Only lines containing the word "flow" are needed; pull them out of the material.
(RECORDS SHOWN Opens)
Source: an optimization exercise on an open RTL-to-GDS flow (aim: small area, a short achievable clock period and few clock cycles per item). Production flows keep margins and buffers that such runs may drop. The RTL was checked by simulation tests, not by an equivalence proof against the original design.

==> flow/design.v <==
module rs_dec (
    input  wire       clk,
    input  wire       rst,           
    input  wire       in_valid,
    output wire       in_ready,
    input  wire [7:0] in_data,
    input  wire [7:0] in_n,          
    input  wire [3:0] in_t,          
    output reg        err_valid,
    output reg  [7:0] err_pos,
    output reg  [7:0] err_val,
    output reg        done,
    output reg  [7:0] bstat
);
    localparam TMAX = 15;
    localparam NSYN = 2 * TMAX;      
    function automatic [7:0] gf_mul(input [7:0] a, input [7:0] b);
        reg [14:0] p;
        integer k;
        begin
            p = 15'd0;
            for (k = 0; k < 8; k = k + 1)
                if (b[k]) p = p ^ ({7'd0, a} << k);
            for (k = 14; k >= 8; k = k - 1)
                if (p[k]) p = p ^ (15'h11d << (k - 8));
            gf_mul = p[7:0];
        end
    endfunction
    function automatic [3:0] gf4_mul(input [3:0] a, input [3:0] b);    
        reg [6:0] p;
        integer k;
        begin
            p = 7'd0;
            for (k = 0; k < 4; k = k + 1)
                if (b[k]) p = p ^ ({3'd0, a} << k);
            for (k = 6; k >= 4; k = k - 1)
                if (p[k]) p = p ^ (7'h13 << (k - 4));
            gf4_mul = p[3:0];
        end
    endfunction
    function automatic [3:0] gf4_inv(input [3:0] a);
        case (a)
        4'd0: gf4_inv = 4'd0;
        4'd1: gf4_inv = 4'd1;
        4'd2: gf4_inv = 4'd9;
        4'd3: gf4_inv = 4'd14;
        4'd4: gf4_inv = 4'd13;
        4'd5: gf4_inv = 4'd11;
        4'd6: gf4_inv = 4'd7;
        4'd7: gf4_inv = 4'd6;
        4'd8: gf4_inv = 4'd15;
        4'd9: gf4_inv = 4'd2;
        4'd10: gf4_inv = 4'd12;
        4'd11: gf4_inv = 4'd5;
        4'd12: gf4_inv = 4'd10;
        4'd13: gf4_inv = 4'd4;
        4'd14: gf4_inv = 4'd3;
        4'd15: gf4_inv = 4'd8;
        endcase
    endfunction
    function automatic [7:0] gf_inv(input [7:0] a);
        reg [7:0] b, c;
        reg [3:0] d, di;
        begin
        b[0] = a[0] ^ a[1] ^ a[2] ^ a[3] ^ a[4] ^ a[6] ^ a[7];
        b[1] = a[2] ^ a[3] ^ a[6] ^ a[7];
        b[2] = a[2] ^ a[4] ^ a[6];
        b[3] = a[3] ^ a[4] ^ a[5] ^ a[6];
        b[4] = a[4] ^ a[7];
        b[5] = a[1] ^ a[3] ^ a[4];
        b[6] = a[2] ^ a[5] ^ a[6];
        b[7] = a[5];
        d  = gf4_mul(gf4_mul(b[7:4], b[7:4]), 4'd8) ^ gf4_mul(b[7:4], b[3:0]) ^ gf4_mul(b[3:0], b[3:0]);
        di = gf4_inv(d);
        c  = {gf4_mul(b[7:4], di), gf4_mul(b[7:4] ^ b[3:0], di)};
        gf_inv[0] = c[0] ^ c[2] ^ c[4] ^ c[5];
        gf_inv[1] = c[1] ^ c[4] ^ c[5] ^ c[6] ^ c[7];
        gf_inv[2] = c[1] ^ c[3] ^ c[4] ^ c[7];
        gf_inv[3] = c[1] ^ c[2] ^ c[4];
        gf_inv[4] = c[2] ^ c[6] ^ c[7];
        gf_inv[5] = c[7];
        gf_inv[6] = c[1] ^ c[3] ^ c[4] ^ c[6];
        gf_inv[7] = c[2] ^ c[4] ^ c[6] ^ c[7];
        end
    endfunction
    function automatic [7:0] gf_apow(input integer e);
      case (e)
        0: gf_apow = 8'h01;
        1: gf_apow = 8'h02;
        2: gf_apow = 8'h04;
        3: gf_apow = 8'h08;
        4: gf_apow = 8'h10;
        5: gf_apow = 8'h20;
        6: gf_apow = 8'h40;
        7: gf_apow = 8'h80;
        8: gf_apow = 8'h1d;
        9: gf_apow = 8'h3a;
        10: gf_apow = 8'h74;
        11: gf_apow = 8'he8;
        12: gf_apow = 8'hcd;
        13: gf_apow = 8'h87;
        14: gf_apow = 8'h13;
        15: gf_apow = 8'h26;
        16: gf_apow = 8'h4c;
        17: gf_apow = 8'h98;
        18: gf_apow = 8'h2d;
        19: gf_apow = 8'h5a;
        20: gf_apow = 8'hb4;
        21: gf_apow = 8'h75;
        22: gf_apow = 8'hea;
        23: gf_apow = 8'hc9;
        24: gf_apow = 8'h8f;
        25: gf_apow = 8'h03;
        26: gf_apow = 8'h06;
        27: gf_apow = 8'h0c;
        28: gf_apow = 8'h18;
        29: gf_apow = 8'h30;
        30: gf_apow = 8'h60;
        31: gf_apow = 8'hc0;
        32: gf_apow = 8'h9d;
        33: gf_apow = 8'h27;
        34: gf_apow = 8'h4e;
        35: gf_apow = 8'h9c;
        36: gf_apow = 8'h25;
        37: gf_apow = 8'h4a;
        38: gf_apow = 8'h94;
        39: gf_apow = 8'h35;
        40: gf_apow = 8'h6a;
        41: gf_apow = 8'hd4;
        42: gf_apow = 8'hb5;
        43: gf_apow = 8'h77;
        44: gf_apow = 8'hee;
        45: gf_apow = 8'hc1;
        46: gf_apow = 8'h9f;
        47: gf_apow = 8'h23;
        48: gf_apow = 8'h46;
        49: gf_apow = 8'h8c;
        50: gf_apow = 8'h05;
        51: gf_apow = 8'h0a;
        52: gf_apow = 8'h14;
        53: gf_apow = 8'h28;
        54: gf_apow = 8'h50;
        55: gf_apow = 8'ha0;
        56: gf_apow = 8'h5d;
        57: gf_apow = 8'hba;
        58: gf_apow = 8'h69;
        59: gf_apow = 8'hd2;
        60: gf_apow = 8'hb9;
        61: gf_apow = 8'h6f;
        62: gf_apow = 8'hde;
        63: gf_apow = 8'ha1;
        64: gf_apow = 8'h5f;
        65: gf_apow = 8'hbe;
        66: gf_apow = 8'h61;
        67: gf_apow = 8'hc2;
        68: gf_apow = 8'h99;
        69: gf_apow = 8'h2f;
        70: gf_apow = 8'h5e;
        71: gf_apow = 8'hbc;
        72: gf_apow = 8'h65;
        73: gf_apow = 8'hca;
        74: gf_apow = 8'h89;
        75: gf_apow = 8'h0f;
        76: gf_apow = 8'h1e;
        77: gf_apow = 8'h3c;
        78: gf_apow = 8'h78;
        79: gf_apow = 8'hf0;
        80: gf_apow = 8'hfd;
        81: gf_apow = 8'he7;
        82: gf_apow = 8'hd3;
        83: gf_apow = 8'hbb;
        84: gf_apow = 8'h6b;
        85: gf_apow = 8'hd6;
        86: gf_apow = 8'hb1;
        87: gf_apow = 8'h7f;
        88: gf_apow = 8'hfe;
        89: gf_apow = 8'he1;
        90: gf_apow = 8'hdf;
        91: gf_apow = 8'ha3;
        92: gf_apow = 8'h5b;
        93: gf_apow = 8'hb6;
        94: gf_apow = 8'h71;
        95: gf_apow = 8'he2;
        96: gf_apow = 8'hd9;
        97: gf_apow = 8'haf;
        98: gf_apow = 8'h43;
        99: gf_apow = 8'h86;
        100: gf_apow = 8'h11;
        101: gf_apow = 8'h22;
        102: gf_apow = 8'h44;
        103: gf_apow = 8'h88;
        104: gf_apow = 8'h0d;
        105: gf_apow = 8'h1a;
        106: gf_apow = 8'h34;
        107: gf_apow = 8'h68;
        108: gf_apow = 8'hd0;
        109: gf_apow = 8'hbd;
        110: gf_apow = 8'h67;
        111: gf_apow = 8'hce;
        112: gf_apow = 8'h81;
        113: gf_apow = 8'h1f;
        114: gf_apow = 8'h3e;
        115: gf_apow = 8'h7c;
        116: gf_apow = 8'hf8;
        117: gf_apow = 8'hed;
        118: gf_apow = 8'hc7;
        119: gf_apow = 8'h93;
        120: gf_apow = 8'h3b;
        121: gf_apow = 8'h76;
        122: gf_apow = 8'hec;
        123: gf_apow = 8'hc5;
        124: gf_apow = 8'h97;
        125: gf_apow = 8'h33;
        126: gf_apow = 8'h66;
        127: gf_apow = 8'hcc;
        128: gf_apow = 8'h85;
        129: gf_apow = 8'h17;
        130: gf_apow = 8'h2e;
        131: gf_apow = 8'h5c;
        132: gf_apow = 8'hb8;
        133: gf_apow = 8'h6d;
        134: gf_apow = 8'hda;
        135: gf_apow = 8'ha9;
        136: gf_apow = 8'h4f;
        137: gf_apow = 8'h9e;
        138: gf_apow = 8'h21;
        139: gf_apow = 8'h42;
        140: gf_apow = 8'h84;
        141: gf_apow = 8'h15;
        142: gf_apow = 8'h2a;
        143: gf_apow = 8'h54;
        144: gf_apow = 8'ha8;
        145: gf_apow = 8'h4d;
        146: gf_apow = 8'h9a;
        147: gf_apow = 8'h29;
        148: gf_apow = 8'h52;
        149: gf_apow = 8'ha4;
        150: gf_apow = 8'h55;
        151: gf_apow = 8'haa;
        152: gf_apow = 8'h49;
        153: gf_apow = 8'h92;
        154: gf_apow = 8'h39;
        155: gf_apow = 8'h72;
        156: gf_apow = 8'he4;
        157: gf_apow = 8'hd5;
        158: gf_apow = 8'hb7;
        159: gf_apow = 8'h73;
        160: gf_apow = 8'he6;
        161: gf_apow = 8'hd1;
        162: gf_apow = 8'hbf;
        163: gf_apow = 8'h63;
        164: gf_apow = 8'hc6;
        165: gf_apow = 8'h91;
        166: gf_apow = 8'h3f;
        167: gf_apow = 8'h7e;
        168: gf_apow = 8'hfc;
        169: gf_apow = 8'he5;
        170: gf_apow = 8'hd7;
        171: gf_apow = 8'hb3;
        172: gf_apow = 8'h7b;
        173: gf_apow = 8'hf6;
        174: gf_apow = 8'hf1;
        175: gf_apow = 8'hff;
        176: gf_apow = 8'he3;
        177: gf_apow = 8'hdb;
        178: gf_apow = 8'hab;
        179: gf_apow = 8'h4b;
        180: gf_apow = 8'h96;
        181: gf_apow = 8'h31;
        182: gf_apow = 8'h62;
        183: gf_apow = 8'hc4;
        184: gf_apow = 8'h95;
        185: gf_apow = 8'h37;
        186: gf_apow = 8'h6e;
        187: gf_apow = 8'hdc;
        188: gf_apow = 8'ha5;
        189: gf_apow = 8'h57;
        190: gf_apow = 8'hae;
        191: gf_apow = 8'h41;
        192: gf_apow = 8'h82;
        193: gf_apow = 8'h19;
        194: gf_apow = 8'h32;
        195: gf_apow = 8'h64;
        196: gf_apow = 8'hc8;
        197: gf_apow = 8'h8d;
        198: gf_apow = 8'h07;
        199: gf_apow = 8'h0e;
        200: gf_apow = 8'h1c;
        201: gf_apow = 8'h38;
        202: gf_apow = 8'h70;
        203: gf_apow = 8'he0;
        204: gf_apow = 8'hdd;
        205: gf_apow = 8'ha7;
        206: gf_apow = 8'h53;
        207: gf_apow = 8'ha6;
        208: gf_apow = 8'h51;
        209: gf_apow = 8'ha2;
        210: gf_apow = 8'h59;
        211: gf_apow = 8'hb2;
        212: gf_apow = 8'h79;
        213: gf_apow = 8'hf2;
        214: gf_apow = 8'hf9;
        215: gf_apow = 8'hef;
        216: gf_apow = 8'hc3;
        217: gf_apow = 8'h9b;
        218: gf_apow = 8'h2b;
        219: gf_apow = 8'h56;
        220: gf_apow = 8'hac;
        221: gf_apow = 8'h45;
        222: gf_apow = 8'h8a;
        223: gf_apow = 8'h09;
        224: gf_apow = 8'h12;
        225: gf_apow = 8'h24;
        226: gf_apow = 8'h48;
        227: gf_apow = 8'h90;
        228: gf_apow = 8'h3d;
        229: gf_apow = 8'h7a;
        230: gf_apow = 8'hf4;
        231: gf_apow = 8'hf5;
        232: gf_apow = 8'hf7;
        233: gf_apow = 8'hf3;
        234: gf_apow = 8'hfb;
        235: gf_apow = 8'heb;
        236: gf_apow = 8'hcb;
        237: gf_apow = 8'h8b;
        238: gf_apow = 8'h0b;
        239: gf_apow = 8'h16;
        240: gf_apow = 8'h2c;
        241: gf_apow = 8'h58;
        242: gf_apow = 8'hb0;
        243: gf_apow = 8'h7d;
        244: gf_apow = 8'hfa;
        245: gf_apow = 8'he9;
        246: gf_apow = 8'hcf;
        247: gf_apow = 8'h83;
        248: gf_apow = 8'h1b;
        249: gf_apow = 8'h36;
        250: gf_apow = 8'h6c;
        251: gf_apow = 8'hd8;
        252: gf_apow = 8'had;
        253: gf_apow = 8'h47;
        254: gf_apow = 8'h8e;
        default: gf_apow = 8'h01;
      endcase
    endfunction
    integer i;
    localparam K_FIX   = 2'd0;
    localparam K_CLEAN = 2'd1;
    localparam K_FAIL  = 2'd2;
    reg        in_ready_r;
    reg  [7:0] cin;                  
    assign in_ready = in_ready_r;
    wire take    = in_valid && in_ready_r;
    wire first   = (cin == 8'd1);
    wire last_in = (cin == in_n);
    always @(posedge clk) begin
        if (take) cin <= last_in ? 8'd1 : cin + 8'd1;
        if (rst) cin <= 8'd1;
    end
    reg [7:0] T [0:NSYN-1];
    reg       s1_full;
    reg [7:0] n1;
    reg [3:0] t1;
    localparam S2_IDLE = 3'd0;
    localparam S2_A    = 3'd2;       
    localparam S2_B    = 3'd3;       
    localparam S2_C    = 3'd7;       
    localparam S2_OM   = 3'd5;       
    localparam S2_DONE = 3'd6;
    reg [2:0] s2;
    reg [7:0] R    [0:NSYN-1];       
    reg [7:0] lam  [0:TMAX];         
    reg [7:0] bx   [0:TMAX];         
    reg [7:0] omg  [0:TMAX-1];       
    reg [7:0] dlt;                   
    reg [4:0] len;                   
    reg [4:0] rc;                    
    reg [3:0] oc;                    
    reg [15:0] msk;                  
    reg [7:0] n2;                    
    reg       rzero;                 
    reg [7:0] ne;                    
    reg [3:0] t2;
    reg [1:0] k2;
    wire [4:0] twot2 = {t2, 1'b0};
    reg        rfull;                
    wire       xfer  = s1_full && !rfull;
    reg [7:0] rtap;
    always @(*) begin
        rtap = R[NSYN-1];
        for (i = 1; i < NSYN; i = i + 2)
            if (twot2 == i + 1) rtap = R[i];
    end
    wire [4:0] twot1 = {t1, 1'b0};
    reg tzero;
    always @(*) begin
        tzero = 1'b1;
        for (i = 0; i < NSYN; i = i + 1)
            if (i < twot1 && T[i] != 8'd0) tzero = 1'b0;
    end
    wire start;
    wire       upd = (s2 == S2_B);
    wire       scl = (s2 == S2_C);
    reg [7:0] ma, mb;
    reg [7:0] prod [0:TMAX];
    reg [7:0] dsum;
    always @(*) begin
        dsum = 8'd0;
        for (i = 0; i <= TMAX; i = i + 1) begin
            ma = (upd || scl) ? dlt : (msk[i] ? lam[i] : 8'd0);
            mb = (upd || scl) ? bx[i] : R[i];
            prod[i] = gf_mul(ma, mb);
            dsum = dsum ^ prod[i];
        end
    end
    wire       grow  = (dlt != 8'd0) && ({len, 1'b0} <= {1'b0, rc});
    reg [7:0] cc [0:TMAX];           
    reg [7:0] ww [0:TMAX-1];         
    reg       act3;
    reg [7:0] pos3;
    reg [4:0] L3;
    reg [1:0] k3;
    wire last3   = (pos3 == 8'd0);
    wire s3_free = !act3 || last3;
    wire hand    = (s2 == S2_DONE) && s3_free;
    assign start = rfull && ((s2 == S2_IDLE) || hand);
    reg [7:0] csum, osum, wsum;
    always @(*) begin
        csum = 8'd0;
        osum = 8'd0;
        wsum = 8'd0;
        for (i = 0; i <= TMAX; i = i + 1) begin
            csum = csum ^ cc[i];
            if (i % 2 == 1) osum = osum ^ cc[i];
        end
        for (i = 0; i < TMAX; i = i + 1)
            wsum = wsum ^ ww[i];
    end
    wire root = (k3 == K_FIX) && (csum == 8'd0);
    wire       e1_act  = act3;
    wire       e1_last = last3;
    wire       e1_root = act3 && root;
    reg       e2_act, e2_last, e2_root;
    reg [7:0] e2_pos, e2_inv, e2_ws, e2_stat;
    reg [4:0] nroot;
    reg       bad;
    wire [4:0] nr_tot  = nroot + {4'd0, e1_root};
    wire       bad_tot = bad || (e1_root && (osum == 8'd0 || wsum == 8'd0));
    wire s1_full_n = (take && last_in) ? 1'b1 : (xfer ? 1'b0 : s1_full);
    wire rrel      = (start && rzero) ||
                     (s2 == S2_OM && (len > {1'b0, t2} || {1'b0, oc} == len - 5'd1));
    wire rfree_n   = (!rfull && !xfer) || rrel;
    always @(posedge clk) begin
        in_ready_r <= !s1_full_n || rfree_n;
        s1_full    <= s1_full_n;
        rfull      <= !rfree_n;
        if (rst) begin
            in_ready_r <= 1'b1;
            s1_full    <= 1'b0;
            rfull      <= 1'b0;
        end
    end
    always @(posedge clk) begin
        if (take) begin
            for (i = 0; i < NSYN; i = i + 1)
                T[i] <= (first ? 8'd0 : gf_mul(T[i], gf_apow((255 - i) % 255))) ^ in_data;
            if (last_in) begin
                n1 <= in_n;
                t1 <= in_t;
            end
        end
    end
    always @(posedge clk) begin
        if (xfer) begin
            R[0] <= T[0];
            for (i = 1; i < NSYN; i = i + 1)
                R[i] <= T[NSYN-i];
            n2    <= n1;
            t2    <= t1;
            rzero <= tzero;
        end
        case (s2)
        S2_A: begin
            dlt <= dsum;
            s2  <= S2_B;
        end
        S2_B: begin
            for (i = 0; i <= TMAX; i = i + 1)
                lam[i] <= lam[i] ^ prod[i];
            bx[0] <= 8'd0;
            for (i = 1; i <= TMAX; i = i + 1)
                bx[i] <= grow ? lam[i-1] : bx[i-1];
            if (grow) begin
                len  <= rc + 5'd1 - len;
                dlt  <= gf_inv(dlt);
            end
            for (i = 1; i < NSYN; i = i + 1)
                R[i] <= R[i-1];
            rc <= rc + 5'd1;
            if (rc == twot2 - 5'd1) begin
                R[0] <= rtap;
                oc   <= 4'd0;
                msk  <= 16'h0001;
                s2   <= S2_OM;
            end else begin
                R[0] <= R[NSYN-1];
                s2   <= grow ? S2_C : S2_A;
            end
        end
        S2_C: begin
            for (i = 0; i <= TMAX; i = i + 1)
                bx[i] <= prod[i];
            s2 <= S2_A;
        end
        S2_OM: begin
            omg[oc] <= dsum;
            R[0] <= rtap;
            for (i = 1; i < NSYN; i = i + 1)
                R[i] <= R[i-1];
            msk <= {msk[14:0], 1'b1};
            oc  <= oc + 4'd1;
            if (len > {1'b0, t2}) begin
                k2 <= K_FAIL;
                s2 <= S2_DONE;
            end else if ({1'b0, oc} == len - 5'd1) begin
                s2 <= S2_DONE;
            end
        end
        S2_DONE: if (hand) s2 <= S2_IDLE;
        default: s2 <= S2_IDLE;
        endcase
        if (start) begin
            ne <= n2;
            for (i = 0; i <= TMAX; i = i + 1) begin
                lam[i] <= (i == 0) ? 8'd1 : 8'd0;
                bx[i]  <= (i == 1) ? 8'd1 : 8'd0;
            end
            for (i = 0; i < TMAX; i = i + 1)
                omg[i] <= 8'd0;
            len <= 5'd0;
            rc  <= 5'd0;
            msk <= 16'hffff;
            if (rzero) begin
                k2 <= K_CLEAN;
                s2 <= S2_DONE;
            end else begin
                k2 <= K_FIX;
                s2 <= S2_A;
            end
        end
        if (rst) s2 <= S2_IDLE;
    end
    always @(posedge clk) begin
        for (i = 0; i <= TMAX; i = i + 1)
            cc[i] <= gf_mul(cc[i], gf_apow(i));
        for (i = 0; i < TMAX; i = i + 1)
            ww[i] <= gf_mul(ww[i], gf_apow(i));
        pos3 <= pos3 - 8'd1;
        if (last3) act3 <= 1'b0;
        if (hand) begin
            for (i = 0; i <= TMAX; i = i + 1)
                cc[i] <= lam[i];
            for (i = 0; i < TMAX; i = i + 1)
                ww[i] <= omg[i];
            pos3 <= (k2 == K_FIX) ? ne - 8'd1 : 8'd0;
            L3   <= len;
            k3   <= k2;
            act3 <= 1'b1;
        end
        if (rst) act3 <= 1'b0;
    end
    always @(posedge clk) begin
        if (e1_act) begin
            nroot <= e1_last ? 5'd0 : nr_tot;
            bad   <= e1_last ? 1'b0 : bad_tot;
        end
        e2_act  <= e1_act;
        e2_last <= e1_last;
        e2_root <= e1_root;
        e2_pos  <= pos3;
        e2_inv  <= gf_inv(osum);
        e2_ws   <= wsum;
        e2_stat <= (k3 == K_CLEAN) ? 8'h01 :
                   (k3 == K_FAIL || bad_tot || nr_tot != L3) ? 8'h06 :
                   {L3, 3'b011};
        err_valid <= e2_act && e2_root;
        err_pos   <= e2_pos;
        err_val   <= gf_mul(e2_inv, e2_ws);
        done      <= e2_act && e2_last;
        bstat     <= e2_stat;
        if (rst) begin
            e2_act    <= 1'b0;
            nroot     <= 5'd0;
            bad       <= 1'b0;
            err_valid <= 1'b0;
            done      <= 1'b0;
        end
    end
endmodule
(RECORDS SHOWN Closes)
### SOLVED EXERCISE:
Source: an optimization exercise on an open RTL-to-GDS flow (aim: small area, a short achievable clock period and few clock cycles per item). Production flows keep margins and buffers that such runs may drop. The RTL was checked by simulation tests, not by an equivalence proof against the original design.
==> flow/design.v <==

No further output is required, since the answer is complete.